2013 was the last visit, cold weather and a ‘guard’ (aka driver) we acquired at the station who seemed to want us not to wander off anywhere on our own, in case he dipped out of any potential commission. Also, me and my travelling companion nearly came to blows about my lack of negotiating powers when in the clutches of shop owners (it’s something I’m crap at, and hate with a passion).
We had shivered in our hotel room, I slept in my sleeping bag in bed, our shower head pointed straight into an unfinished electrical socket, which someone had stuffed with a bit of plastic in an attempt to waterproof it, and the hotel manager told us that, in time, they’d be able to install a lift where the big hole running through the center of the hotel was. A window in our room adjoined the kitchen, so we could hear them cooking. I’m still not sure why we stayed there, it was, with hindsight, very odd.

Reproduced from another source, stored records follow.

Context: an optimization exercise on an open-source flow, tuned for a short achievable clock period and few clock cycles. The choices shown serve that exercise and are no tape-out recipe. In this exercise RTL edits were held to simulation tests only and were not proved equivalent to the original.

==> 10-12 <==
Design MIPS, start of the top module:
module MIPS(
	input clk, rst,
	output [31:0] imem_addr,
	input  [31:0] imem_rdata,
	output [31:0] dmem_addr,
	output [31:0] dmem_wdata,
	output dmem_we,
	input  [31:0] dmem_rdata);
==> flow/config.mk <==
export PLATFORM = sky130hd
export DESIGN_NAME = MIPS
export DESIGN_NICKNAME = MIPS
export VERILOG_FILES = /design/flow/design.v
export SDC_FILE = /design/flow/constraint.sdc
export NUM_CORES = 4
export LEC_CHECK = 0
export CAP_MARGIN = 40
export CORE_MARGIN = 2
export CORE_UTILIZATION = 40
export SLEW_MARGIN = 30
export SYNTH_HIERARCHICAL = 1
==> flow/constraint.sdc <==
create_clock -name core_clock -period 100.0 [get_ports {clk}]
set_input_delay 20.0000 -clock core_clock [delete_from_list [all_inputs] [get_ports {clk}]]
set_output_delay 20.0000 -clock core_clock [all_outputs]
set_load 0.01 [all_outputs]
run.sh (not shown) runs the stock make flow with config.mk's settings and CLKGATE_MAP_FILE= SYNTH_SCRIPT=/design/flow/synth_recipe.tcl, a recipe that flattens the netlist after the stock synthesis.
==> 01-23: changes against 10-12 <==
--- a/flow/design.v
+++ b/flow/design.v
@@ -329,29 +329,31 @@
 	input  [31:0] dmem_rdata);
   genvar gi;
   integer i;
   reg [31:0] pa, pb;            
   reg [7:0]  pq;                
   reg [31:0] pa_o, pb_o;        
-  reg [31:0] pq_o;              
+  reg [15:0] pq_o;              
   reg        e_rw, e_we, e_mult, e_div;
   reg [31:0] e_a, e_b, e_op2, e_imm, e_pc4;
-  reg [15:0] e_alo, e_ahi0, e_ahi1;   
-  reg        e_ac, e_ac2;             
+  reg [7:0]  e_alo, e_am0, e_am1;
+  reg        e_c8, e_c8b, e_c16_0, e_c16_1;
+  reg [15:0] e_ahi0, e_ahi1;
   reg [4:0]  e_rd;
   reg        e_add, e_sub, e_and, e_or, e_xor, e_sgt, e_lui, e_link, e_hi, e_lo, e_load;
   wire [31:0] hi, lo;
   wire [31:0] rf [0:31];
   wire [31:0] pc = (&pq) ? pa : pb;
   genvar gb;
   generate
     for (gb = 0; gb < 4; gb = gb + 1) begin : g_ia
-      assign imem_addr[8*gb+7:8*gb] = (&pq_o[8*gb+7:8*gb]) ? pa_o[8*gb+7:8*gb] : pb_o[8*gb+7:8*gb];
+      assign imem_addr[8*gb+7:8*gb] = (&pq_o[4*gb+3:4*gb]) ? pa_o[8*gb+7:8*gb] : pb_o[8*gb+7:8*gb];
     end
   endgenerate
-  assign dmem_addr  = {e_ac2 ? e_ahi1[15:8] : e_ahi0[15:8], e_ac ? e_ahi1[7:0] : e_ahi0[7:0], e_alo};
+  wire a_c16 = e_c8b ? e_c16_1 : e_c16_0;
+  assign dmem_addr  = {a_c16 ? e_ahi1 : e_ahi0, e_c8 ? e_am1 : e_am0, e_alo};
   assign dmem_wdata = e_b;
   assign dmem_we    = e_we;
   wire [31:0] alu;
   alu32 u_alu(.a(e_a), .b(e_op2), .imm(e_imm[15:0]), .pc4(e_pc4), .hi(hi), .lo(lo),
               .s_add(e_add), .s_sub(e_sub), .s_and(e_and), .s_or(e_or), .s_xor(e_xor),
               .s_sgt(e_sgt), .s_lui(e_lui), .s_link(e_link), .s_hi(e_hi), .s_lo(e_lo),
@@ -414,16 +416,18 @@
                rv[11], rv[10], rv[9], rv[8], rv[7], rv[6], rv[5], rv[4], rv[3], rv[2], rv[1]}), .y(rf_a));
   rfsel u_selb(.sel(rt), .rf0(32'b0), .rfv({rv[31], rv[30], rv[29], rv[28], rv[27], rv[26], rv[25], rv[24],
                rv[23], rv[22], rv[21], rv[20], rv[19], rv[18], rv[17], rv[16], rv[15], rv[14], rv[13], rv[12],
                rv[11], rv[10], rv[9], rv[8], rv[7], rv[6], rv[5], rv[4], rv[3], rv[2], rv[1]}), .y(rf_b));
   wire [31:0] d_a = rf_a;
   wire [31:0] d_b = rf_b;
-  wire [15:0] d_alo;
-  wire        d_ac;
-  ksadd #(16) u_addr(.a(d_a[15:0]), .b(ir[15:0]), .cin(1'b0), .s(d_alo), .cout(d_ac));
-  wire        d_ac2 = (d_a[15] & ir[15]) | ((d_a[15] ^ ir[15]) & ~d_alo[15]);
+  wire [7:0]  d_alo, d_am0, d_am1;
+  wire        d_c8, d_c16_0, d_c16_1;
+  ksadd #(8) u_addr(.a(d_a[7:0]), .b(ir[7:0]), .cin(1'b0), .s(d_alo), .cout(d_c8));
+  ksadd #(8) u_am0(.a(d_a[15:8]), .b(ir[15:8]), .cin(1'b0), .s(d_am0), .cout(d_c16_0));
+  ksadd #(8) u_am1(.a(d_a[15:8]), .b(ir[15:8]), .cin(1'b1), .s(d_am1), .cout(d_c16_1));
+  wire        d_c8b = (d_a[7] & ir[7]) | ((d_a[7] ^ ir[7]) & ~d_alo[7]);
   wire [15:0] d_ahi0, d_ahi1;
   hisel #(16) u_ahi(.h(d_a[31:16]), .s(ir[15]), .h0(d_ahi0), .h1(d_ahi1));
   wire [31:0] pc4 = pc + 32'd4;
   wire [15:0] bt_lo;
   wire        bt_c;
   ksadd #(16) u_btgt(.a(pc4[17:2]), .b(ir[15:0]), .cin(1'b0), .s(bt_lo), .cout(bt_c));
@@ -460,19 +464,21 @@
     end
   end
   wire [31:0] pc_ft = jb_hit ? {jb_hit_tgt, 2'b00} : pc4;
   wire [31:0] pc_fast = stall ? pc : (d_j | d_jal) ? jtgt : pc_ft;
   wire [31:0] bit_eq = ~(d_a ^ d_b);
   wire [7:0]  d_pq;
-  wire [31:0] d_pq_o;
+  wire [15:0] d_pq_o;
   wire [63:0] bit_eq2 = {bit_eq, bit_eq};
   generate
     for (gi = 0; gi < 8; gi = gi + 1) begin : g_eq
       assign d_pq[gi]   = bit_eq[gi] & bit_eq[gi + 8] & bit_eq[gi + 16] & bit_eq[gi + 24];
-      for (gb = 0; gb < 4; gb = gb + 1) begin : g_eqo
-        assign d_pq_o[8 * gb + gi] = &bit_eq2[4 * gi + gb + 3 : 4 * gi + gb];
+    end
+    for (gi = 0; gi < 4; gi = gi + 1) begin : g_eqo
+      for (gb = 0; gb < 4; gb = gb + 1) begin : g_eqb
+        assign d_pq_o[4 * gb + gi] = &bit_eq2[8 * gi + 2 * gb + 7 : 8 * gi + 2 * gb];
       end
     end
   endgenerate
   wire [31:0] pc_nt = d_jr ? d_a : pc_fast;
   wire [13:0] pc_eq_h0 = d_beq ? bt_h0 : pc_nt[31:18];
   wire [13:0] pc_eq_h1 = d_beq ? bt_h1 : pc_nt[31:18];
@@ -504,14 +510,18 @@
     pq_o   <= d_pq_o;
     e_a    <= d_a;
     e_b    <= d_b;
     e_op2  <= (d_addi | d_slti) ? simm : d_b;
     e_imm  <= simm;
     e_alo  <= d_alo;
-    e_ac   <= d_ac;
-    e_ac2  <= d_ac2;
+    e_am0  <= d_am0;
+    e_am1  <= d_am1;
+    e_c8   <= d_c8;
+    e_c8b  <= d_c8b;
+    e_c16_0 <= d_c16_0;
+    e_c16_1 <= d_c16_1;
     e_ahi0 <= d_ahi0;
     e_ahi1 <= d_ahi1;
     e_pc4  <= pc4;
     e_rd   <= d_dest;
     e_add  <= d_add | d_addi;
     e_sub  <= d_sub;
@@ -538,16 +548,20 @@
   wire [31:0] m [0:7];
   generate
     for (g = 0; g < 8; g = g + 1) begin : g_m
       assign m[g] = sel[1] ? (sel[0] ? r[4*g+3] : r[4*g+2]) : (sel[0] ? r[4*g+1] : r[4*g]);
     end
   endgenerate
-  wire [7:0] oh = 8'b1 << sel[4:2];
+  wire [7:0] oh;
+  dec3 u_dec(.s(sel[4:2]), .oh(oh));
   assign y = ({32{oh[0]}} & m[0]) | ({32{oh[1]}} & m[1]) | ({32{oh[2]}} & m[2]) | ({32{oh[3]}} & m[3])
            | ({32{oh[4]}} & m[4]) | ({32{oh[5]}} & m[5]) | ({32{oh[6]}} & m[6]) | ({32{oh[7]}} & m[7]);
 endmodule
+module dec3(input [2:0] s, output [7:0] oh);
+  assign oh = 8'b1 << s;
+endmodule
 module alu32(input [31:0] a, b, input [15:0] imm, input [31:0] pc4, hi, lo,
   input s_add, s_sub, s_and, s_or, s_xor, s_sgt, s_lui, s_link, s_hi, s_lo,
   output [31:0] y);
   assign y =
       ({32{s_add}}  & (a + b))
     | ({32{s_sub}}  & (a - b))
@@ -557,70 +571,77 @@
     | ({32{s_sgt}}  & {31'b0, (a > b)})
     | ({32{s_lui}}  & {imm, 16'b0})
     | ({32{s_link}} & pc4)
     | ({32{s_hi}}   & hi)
     | ({32{s_lo}}   & lo);
 endmodule
-module muldiv #(parameter STEPS = 8) (
+module muldiv (
   input clk, rst, start_mul, start_div,
   input [31:0] a, b,
   output reg busy,
   output last,
   output reg [31:0] hi, lo);
-  localparam CYC = (32 + STEPS - 1) / STEPS;
+  localparam R4 = 6;
   reg        is_div;
   reg [31:0] sq, sr, sd;
-  reg [5:0]  cnt;
+  reg [33:0] sd3;
+  reg [1:0]  cnt;
   wire [63:0] prod;
   mul32 u_mul(.a(sq), .b(sd), .p(prod));
-  wire [31:0] qs [0:STEPS];
-  wire [31:0] rs [0:STEPS];
+  wire [33:0] d3_new;
+  ksadd #(34) u_d3(.a({2'b0, b}), .b({1'b0, b, 1'b0}), .cin(1'b0), .s(d3_new), .cout());
+  wire [31:0] qs [0:R4];
+  wire [31:0] rs [0:R4];
   assign qs[0] = sq;
   assign rs[0] = sr;
   genvar k;
   generate
-    for (k = 0; k < STEPS; k = k + 1) begin : g_step
-      wire [32:0] t;
-      wire ge;
-      ksadd #(33) u(.a({rs[k], qs[k][31]}), .b(~{1'b0, sd}), .cin(1'b1), .s(t), .cout(ge));
-      assign rs[k+1] = ge ? t[31:0] : {rs[k][30:0], qs[k][31]};
-      assign qs[k+1] = {qs[k][30:0], ge};
+    for (k = 0; k < R4; k = k + 1) begin : g_step
+      wire [33:0] x = {rs[k], qs[k][31:30]};
+      wire [33:0] t1, t2, t3;
+      wire ge1, ge2, ge3;
+      ksadd #(34) u1(.a(x), .b(~{2'b0, sd}), .cin(1'b1), .s(t1), .cout(ge1));
+      ksadd #(34) u2(.a(x), .b(~{1'b0, sd, 1'b0}), .cin(1'b1), .s(t2), .cout(ge2));
+      ksadd #(34) u3(.a(x), .b(~sd3), .cin(1'b1), .s(t3), .cout(ge3));
+      assign rs[k+1] = ge3 ? t3[31:0] : ge2 ? t2[31:0] : ge1 ? t1[31:0] : x[31:0];
+      assign qs[k+1] = {qs[k][29:0], ge2, ge3 | (ge1 & ~ge2)};
     end
   endgenerate
-  assign last = busy & (~is_div | (cnt == CYC - 1));
+  assign last = busy & (~is_div | (cnt == 2'd2));
   always @(posedge clk) begin
     if (start_mul | start_div) begin
-      sq <= a;
-      sr <= 32'b0;
-      sd <= b;
+      sq  <= a;
+      sr  <= 32'b0;
+      sd  <= b;
+      sd3 <= d3_new;
     end else if (busy) begin
-      sq <= qs[STEPS];
-      sr <= rs[STEPS];
+      sq <= qs[R4];
+      sr <= rs[R4];
     end
     if (last) begin
       if (is_div) begin
-        hi <= qs[STEPS];
-        lo <= rs[STEPS];
+        hi <= qs[4];
+        lo <= rs[4];
       end else begin
         hi <= prod[63:32];
         lo <= prod[31:0];
       end
     end
   end
   always @(posedge clk or posedge rst) begin
     if (rst) begin
       busy   <= 1'b0;
       is_div <= 1'b0;
-      cnt    <= 6'd0;
+      cnt    <= 2'd0;
     end else if (start_mul | start_div) begin
       busy   <= 1'b1;
       is_div <= start_div;
-      cnt    <= 6'd0;
+      cnt    <= 2'd0;
     end else if (busy) begin
       busy <= ~last;
-      cnt  <= cnt + 6'd1;
+      cnt  <= cnt + 2'd1;
     end
   end
 endmodule
 module ksadd #(parameter W = 32) (input [W-1:0] a, b, input cin, output [W-1:0] s, output cout);
   wire [W-1:0] g, t, x;
   ks_gt  #(W) u_gt(.a(a), .b(b), .g(g), .t(t));
==> flow/flow/run.sh (new file) <==
#!/bin/bash
# The standard layout (the standard.sh, unchanged synthesis), with these
# differences in how timing repair works; the clock period and constraints
# are the design's:
#  - the repair steps are asked to leave a setup margin well above zero, so
#    they keep improving the paths to and from the ports;
#  - the port buffers are buf_8 cells, and repair may resize cells across
#    footprints.
# make's full output goes to standard_make.log here; ORFS keeps each step's
# own log under orfs/logs.
set -euo pipefail
bash standard.sh SETUP_SLACK_MARGIN=78.5 MATCH_CELL_FOOTPRINT=0 \
  "BUFFER_PORTS_ARGS=-buffer_cell sky130_fd_sc_hd__buf_8" finish > standard_make.log 2>&1
==> flow/standard.sh (new file) <==
#!/bin/bash
# synth_recipe.tcl (not shown) runs the flow's synth.tcl, then flattens the netlist and writes it again
# the make line also repeats each setting of config.mk as NAME=value (left out here)
make -C /OpenROAD-flow-scripts/flow DESIGN_CONFIG=/design/flow/config.mk WORK_HOME=/design/flow/orfs CLKGATE_MAP_FILE= SYNTH_SCRIPT=/design/flow/synth_recipe.tcl "${@:-finish}"
==> flow/config.mk (replaced) <==
export PLATFORM = sky130hd
export DESIGN_NAME = MIPS
export DESIGN_NICKNAME = MIPS
export VERILOG_FILES = /design/flow/design.v
export SDC_FILE = /design/flow/constraint.sdc
export NUM_CORES = 4
export LEC_CHECK = 0
export CAP_MARGIN = 40
export CORE_MARGIN = 2
export CORE_UTILIZATION = 45
export SLEW_MARGIN = 30
export SYNTH_HIERARCHICAL = 1
removed: flow/run.sh
==> impl_metrics.toml <==
[outcome]
status = "timing/DRC/antenna clean"

[layout]
final_area_um2 = 221000

[placement]
place_congestion = 1.03
the above is filed under 01-23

This time I stayed in Hathroi Fort area, at Kalpana’s Homestay & Yoga, a lovely home off the main road, beautifully looked after by the owners. It’s pretty quiet, if you discount the call to prayers, the revved up motorbikes, random screechings, late night wedding fire crackers -normal, you know? Yoga took place in the room next to mine, so I could fall out of bed and fall onto my rug (makes for some interesting moves as it’s on a marble floor…). The practice is Hatha, so lots of breath work (always fun with a cold, and a very blocked nose) which turns out to be hard going for the fatty foreigner, whilst the salwar kameez’d ladies next to me seem to just take it in their stride, only occasionally stopping for a lil’ rest if there’s something they can’t / don’t want to do. Afterwards is a hearty breakfast and amazing chai, sugarless, I’ve rediscovered a love for a cuppa.
I’d like to say there’s been a pattern to the days but there hasn’t really, except that each day has had something that’s really made it special, and Jaipur a pleasure to visit (and not just because I’ve avoided the screaming abdabs).
I’ve also now officially become ‘madam’, aka ‘old lady’, I can’t now say ‘I’m not a bloody madam, I’m a miss’, because I know anyone would just shake their heads sadly at my misapprehension. Plus, I have been known to have an afternoon nap, at least once so far, because it’s all been a bit tiring. It’s fun being back though.